A travers cette revue totale aux accents de cabaret, c’est la crise identitaire post-apartheid que H. Lushaba dépeint et la feuille de salle qui accompagne le spectacle explicite le propos de la chorégraphe en ces termes : « Et maintenant, que se passe-t-il ? Maintenant que nous en sommes-là, où irons-nous demain ? Deux questions récurrentes dans un travail qui parcourt tour à tour les terrains de la religion, de la politique ou les territoires identitaires. (…) Comment se confronter à un présent orphelin d’une histoire occultée, volée à la majorité noire ? Comment nier un héritage colonial, celui de l’apartheid, dont les implications mentales, sociales, économiques et culturelles sautent à la gorge chaque jour ? Comme si l’Afrique du Sud avait pu, au nom d’une hypothétique réconciliation, faire table rase en une décennie d’un passé de plusieurs siècles… Alors oublier ? Non, décidément, Hlengiwe ne saurait oublier ni un frère activiste politique exécuté, ni le regard vaguement inquiet des dames blanches sur leur sac à main dans les ascenseurs des galeries commerciales…»[3]

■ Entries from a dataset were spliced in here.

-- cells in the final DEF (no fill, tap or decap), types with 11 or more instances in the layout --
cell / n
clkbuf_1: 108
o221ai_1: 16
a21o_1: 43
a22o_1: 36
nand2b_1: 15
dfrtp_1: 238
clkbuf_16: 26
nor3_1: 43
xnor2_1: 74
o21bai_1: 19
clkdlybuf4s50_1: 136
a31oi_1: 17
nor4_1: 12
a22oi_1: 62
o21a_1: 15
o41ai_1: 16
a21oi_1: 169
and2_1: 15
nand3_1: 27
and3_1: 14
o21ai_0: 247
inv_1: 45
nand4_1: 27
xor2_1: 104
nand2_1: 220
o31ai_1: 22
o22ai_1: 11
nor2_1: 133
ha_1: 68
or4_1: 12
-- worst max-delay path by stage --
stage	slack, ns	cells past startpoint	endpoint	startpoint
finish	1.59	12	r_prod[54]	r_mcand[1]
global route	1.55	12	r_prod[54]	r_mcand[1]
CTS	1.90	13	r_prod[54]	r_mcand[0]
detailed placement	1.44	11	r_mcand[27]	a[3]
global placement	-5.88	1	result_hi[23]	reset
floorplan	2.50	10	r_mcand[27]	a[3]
**config.mk**
```make
export PLATFORM = sky130hd
export DESIGN_NAME = limb_loader
export DESIGN_NICKNAME = d
export VERILOG_FILES = /design/src/rtl/limb_loader_pkg.sv /design/src/rtl/limb_word_packer.sv /design/src/rtl/limb_loader.sv
export SDC_FILE = /design/constraint.sdc
export NUM_CORES = 1
export LEC_CHECK = 0
export CORE_MARGIN = 10
export CORE_UTILIZATION = 29
export CTS_BUF_LIST = sky130_fd_sc_hd__clkbuf_8
export DETAILED_ROUTE_END_ITERATION = 16
export PLACE_DENSITY_LB_ADDON = 0.3
export SYNTH_ARGS = -nofsm -noshare
export SYNTH_HDL_FRONTEND = slang
export SYNTH_HIERARCHICAL = 1
export SYNTH_SLANG_ARGS = --single-unit
export TNS_END_PERCENT = 5
```
**constraint.sdc**
```tcl
create_clock -name clk -period 2.2 [get_ports clk]
set_clock_uncertainty 0.05 [all_clocks]
set_input_delay 0.22 -clock clk [delete_from_list [all_inputs] [get_ports clk]]
set_output_delay 0.22 -clock clk [all_outputs]
set_load 0.01 [all_outputs]
```
**src/rtl/limb_loader_pkg.sv**
```systemverilog
// Shared types and constants for the Limb program loader.
// Latency: n/a (declarations only).
// Backpressure: n/a.
package limb_loader_pkg;

  // Loader FSM states, in frame order.
  typedef enum logic [2:0] {
    IDLE,
    LEN,
    DATA,
    WRITE,
    CSUM
  } loader_state_t;

  // Default frame start marker.
  localparam logic [7:0] SYNC_BYTE_DEFAULT = 8'hA5;

  // Instruction words are always four bytes wide.
  localparam int BYTES_PER_WORD = 4;

  // LEN = 0 encodes a full 256-word frame.
  function automatic logic [8:0] word_count(input logic [7:0] len);
    return (len == 8'd0) ? 9'd256 : {1'b0, len};
  endfunction

endpackage

```
**src/rtl/limb_word_packer.sv**
```systemverilog
// Packs four bytes little-endian into one word (first byte lands in bits 7:0).
// Latency: word_next is combinational; word/full update on the load edge.
// Backpressure: none; the caller only pulses load on an accepted byte.
module limb_word_packer
  import limb_loader_pkg::*;
#(
  parameter int DATA_W = 32
) (
  input  logic              clk,
  input  logic              reset,
  input  logic              clear,
  input  logic              load,
  input  logic [7:0]        byte_in,
  output logic [DATA_W-1:0] word_next,
  output logic [1:0]        byte_idx,
  output logic              full
);

  logic [DATA_W-1:0] word;

  // New bytes enter at the top and shift down, so after four loads the
  // first byte sits in bits 7:0.
  always_comb begin
    word_next = {byte_in, word[DATA_W-1:8]};
  end

  // Shift register plus byte position; clear restarts a word without
  // touching the data bits.
  always_ff @(posedge clk or posedge reset) begin
    if (reset) begin
      word     <= '0;
      byte_idx <= 2'd0;
      full     <= 1'b0;
    end else if (clear) begin
      byte_idx <= 2'd0;
      full     <= 1'b0;
    end else if (load) begin
      word     <= word_next;
      byte_idx <= byte_idx + 2'd1;
      full     <= (byte_idx == 2'(BYTES_PER_WORD - 1));
    end
  end

endmodule

```
**src/rtl/limb_loader.sv**
```systemverilog
// Limb program loader: framed bytes -> 32-bit words written from address 0; holds CPU until checksum passes.
// Latency: write strobe one cycle after a word's 4th byte; done/cpu_hold release one cycle after CSUM.
// Backpressure: in_ready drops only in the WRITE cycle; in_valid low stalls the FSM in place.
module limb_loader
  import limb_loader_pkg::*;
#(
  parameter int         ADDR_W    = 8,
  parameter int         DATA_W    = 32,
  parameter logic [7:0] SYNC_BYTE = SYNC_BYTE_DEFAULT
) (
  input  logic              clk,
  input  logic              reset,
  input  logic [7:0]        in_data,
  input  logic              in_valid,
  output logic              in_ready,
  output logic              mem_we,
  output logic [ADDR_W-1:0] mem_addr,
  output logic [DATA_W-1:0] mem_wdata,
  output logic              cpu_hold,
  output logic              busy,
  output logic              done,
  output logic              error
);

  loader_state_t state, next_state;

  logic              accept;
  logic              last_byte;
  logic [8:0]        word_cnt;
  logic [7:0]        sum;
  logic [DATA_W-1:0] pk_word_next;
  logic [1:0]        pk_byte_idx;
  logic              pk_full;

  limb_word_packer #(.DATA_W(DATA_W)) u_packer (
    .clk      (clk),
    .reset    (reset),
    .clear    ((state == LEN) || (state == WRITE)),
    .load     (accept && (state == DATA)),
    .byte_in  (in_data),
    .word_next(pk_word_next),
    .byte_idx (pk_byte_idx),
    .full     (pk_full)
  );

  // Handshake decode: the only non-accepting state is WRITE.
  always_comb begin
    in_ready  = (state != WRITE);
    accept    = in_valid && in_ready;
    last_byte = accept && (state == DATA) && (pk_byte_idx == 2'(BYTES_PER_WORD - 1));
  end

  // State register.
  always_ff @(posedge clk or posedge reset) begin
    if (reset) state <= IDLE;
    else       state <= next_state;
  end

  // Next-state decode; SYNC_BYTE only matters while idle.
  always_comb begin
    next_state = state;
    case (state)
      IDLE:    if (accept && (in_data == SYNC_BYTE)) next_state = LEN;
      LEN:     if (accept) next_state = DATA;
      DATA:    if (last_byte) next_state = WRITE;
      WRITE:   next_state = (word_cnt == 9'd1) ? CSUM : DATA;
      CSUM:    if (accept) next_state = IDLE;
      default: next_state = IDLE;
    endcase
  end

  // Counters, checksum and registered outputs. The address may roll to 0
  // after the 256th word, but the count has already sent us to CSUM, so no
  // write ever follows address FF within a frame.
  always_ff @(posedge clk or posedge reset) begin
    if (reset) begin
      word_cnt  <= 9'd0;
      sum       <= 8'd0;
      mem_we    <= 1'b0;
      mem_addr  <= '0;
      mem_wdata <= '0;
      cpu_hold  <= 1'b1;
      busy      <= 1'b0;
      done      <= 1'b0;
      error     <= 1'b0;
    end else begin
      mem_we <= last_byte;
      done   <= 1'b0;
      busy   <= (next_state != IDLE);
      case (state)
        IDLE: begin
          if (accept && (in_data == SYNC_BYTE)) begin
            error    <= 1'b0;
            cpu_hold <= 1'b1;
          end
        end
        LEN: begin
          if (accept) begin
            word_cnt <= word_count(in_data);
            sum      <= in_data;
            mem_addr <= '0;
          end
        end
        DATA: begin
          if (accept) begin
            sum <= sum + in_data;
            if (last_byte) mem_wdata <= pk_word_next;
          end
        end
        WRITE: begin
          if (pk_full) begin
            mem_addr <= mem_addr + 1'b1;
            word_cnt <= word_cnt - 9'd1;
          end
        end
        CSUM: begin
          if (accept) begin
            if (8'(sum + in_data) == 8'h00) begin
              done     <= 1'b1;
              cpu_hold <= 1'b0;
            end else begin
              error    <= 1'b1;
            end
          end
        end
        default: ;
      endcase
    end
  end

endmodule

```
==> out/metrics.cfg, run 1 <==
[floorplanning]
dieArea_um2=21300
die_h_um=146
initial_core_util_pct=29.3
rows=46
die_w_um=146
coreArea_um2=15700
ios=57

[hold_path]
hp-class=in -> async

[power]
combPwrFrac_pct=33.3
p_sw_share_pct=32.5
p_sw_mw=1.67
power.leakage_nw=2.63
seqPwrFrac_pct=43.6
pwr_density_cell_nw_per_um2=885
vdd_drop_max_mv=0.267
clockPowerShare_pct=23.2
internal-power_mw=3.47

[detailed_routing]
drc_errors=0
via_count=3109
avgViaCountPerCell=4.61
drt_first_pass_iters=4
ant_nets=0
first_iter_violations=157
wl_um=10600
wl_per_cell_um=15.7

[final_layout]
multi_input_area_um2=2110
fin_area_um2=5810
num-fill-cells=1526
syn2layout_area_growth_pct=26.1
antenna_cells=0
layout.nets=477
final-seq-area_um2=2300
drive_gt1_share_pct=27.9

[global_routing]
grtUsageTotal_pct=10.2
grt_first_pass_wirelength_um=17600
first_global_vias=3250
grt_overflow=0
met2_usage_pct=16.6
antenna_found_initial=0
grt_max_degree=48
busiest_layer=met2
grt.met3_usage_pct=3.09
gr-usage-met1_pct=12.5

[critical_path]
cp-end-kind=flop
worstPathArrival_ps=2570
worstSetupPathType=reg -> reg
start_kind=flop
worst-path-max-fanout=3
required_ps=2450

[clock_tree]
clk_pin_slew_ps=90
clock_path_buffers=2
cts_num_sinks=92
hold_buffers=0
htree_levels=3
numCtsBuffers=9
cts_root_buffer=clkbuf_8
insertion_delay_ps=370
cts_tree=built

[logic_synthesis]
synth_warnings=6
synth_nets=400
netlist_area_um2=4610
yosysUniqueCellTypes=52
synthArstFlopShare_pct=100
synth-main-ff-cell=dfrtp_1
synth_cells=377
synth_edf_count=0
yosysSeqAreaShare_pct=50.0
yosys-top-cells-count=dfrtp_1, mux2_4, nor2_1, o21ai_0, nand2_1
netlist.area_leader.share_pct=49.4
post-synth-top-count-cell=dfrtp_1
avgSynthCellArea_um2=12.2
yosys_register_bits=92
synth_area_leader_cell=dfrtp_1
synth.area.top_cells=dfrtp_1, mux2_4, ha_1, o21ai_0, nor2_1

[timing]
tightest_slew_ps=429
whs_ps=149
worst_slack_ps=-117
post-route-min-period_ps=2320
hold_violations=0
slew_viol_final=0
rsz0062_at_grt=true
slew_headroom_pct=71.2
period_share_pct=105
fmax_mhz=432
setup_viol=3

[placement]
place_congestion=0.780
hpwl_um=7580
dpl_cell_area_um2=5520
io_buffers=56

[job]
maxCapViolCount=0

[outcome]
status=complete, but fails checks
violations=setup timing

## timing repair
action                                  in CTS  in global routing
setup buffers                                0                  3
gates resized for setup                      1                 11
pin swaps                                    1                  2
hold endpoints to repair                     0                  0
endpoints found under the setup margin       3                  7
## cell type report
class	count	area share [%]
well taps	216	4.65
clock buffers	10	2.37
inverters	13	0.840
multi-input cells	247	36.3
clock inverters	6	1.10
flip-flops and latches	92	39.7
repair buffers	91	15.0
## kinds of logic after synthesis
group,after synthesis,synth area share [%]
compound gates,63,8.23
xor+xnor,12,2.28
fa+ha+maj,12,3.42
buf+inv,38,6.06
flops,92,50.0
mux,65,19.6
simple gates,95,10.4
## metrics by stage
step | total power [mW] | utilization, % | std cells | TNS (ps) | setup WS [ps]
floorplan | 3.31 | - | 377 | -6.18 | -6.18
global placement | 3.75 | 35.1 | 656 | -1740 | -423
detailed placement | 3.81 | 35.1 | 656 | -1980 | -468
CTS | 5.02 | 36.4 | 672 | -284 | -96.8
global route | 5.50 | 37.0 | 675 | -775 | -204
finish | 5.14 | 37.0 | 675 | -301 | -117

En 2005, la pièce tourne en Europe au Festival de Liège (Belgique), au Festival Afrique noire à Berne (Suisse) et au Centre national de la danse à Pantin (France).
[1] Littéralement : « Rien n’est fini tant que la grosse femme n’a pas chanté »
[2] M.L.G, La Libre Belgique, 25 janvier 2005.
[3] Virginie Dupray, programme du Centre national de la danse, juin 2005.
Extrait de programme
Depuis l’abolition de l’apartheid en 1991 et l’installation progressive de la démocratie, on aurait tendance à penser que tout est résolu en Afrique du Sud, que les Noirs ont retrouvé une place égale à celle des Blancs. Que tous les citoyens de la nation qui se dit arc-en-ciel (rainbow nation) vivent dans l’égalité, la fraternité. Or la richesse reste blanche, la pauvreté, noire. Et toutes les responsabilités ne sont pas mises à jour, ce qui vole le peuple noir d’une partie de son histoire. En résumé, être noir n’est toujours pas facile en ce pays. Alors quand, en plus, on est une grosse femme comme au moins deux blanches, on peut se demander quelle place on occupe dans une pareille société. Et quand on aime porter des cyclistes et juste un soutien gorge ? Est-ce qu’on est belle, laide, autre chose ? C’est autour de ces questions identitaires, politiques et de bien d’autres que s’est construit librement le spectacle de la chorégraphe Hlengiwe Lushaba que l’on verra pour la première fois en Europe. Librement parce que celle qui ose dire – avec toute l’audace de son jeune âge (à peine plus de vingt ans) – qu’elle ne comprend rien à la danse, n’a pas mis que de la danse dans la représentation. On y trouve pêle-mêle trois drôles de dames bien en chair qui se baladent avec un téléphone portable, deux danseurs qui ne cessent d’avancer et de reculer, un diseur de slam (cette poésie urbaine proche du rap né aux Etats-Unis) habillé en pasteur, le tout entraîné par le chant des fat ladies et leur voix magique (elles chantent aussi bien le gospel que les chants zoulous) et par des percussions endiablées.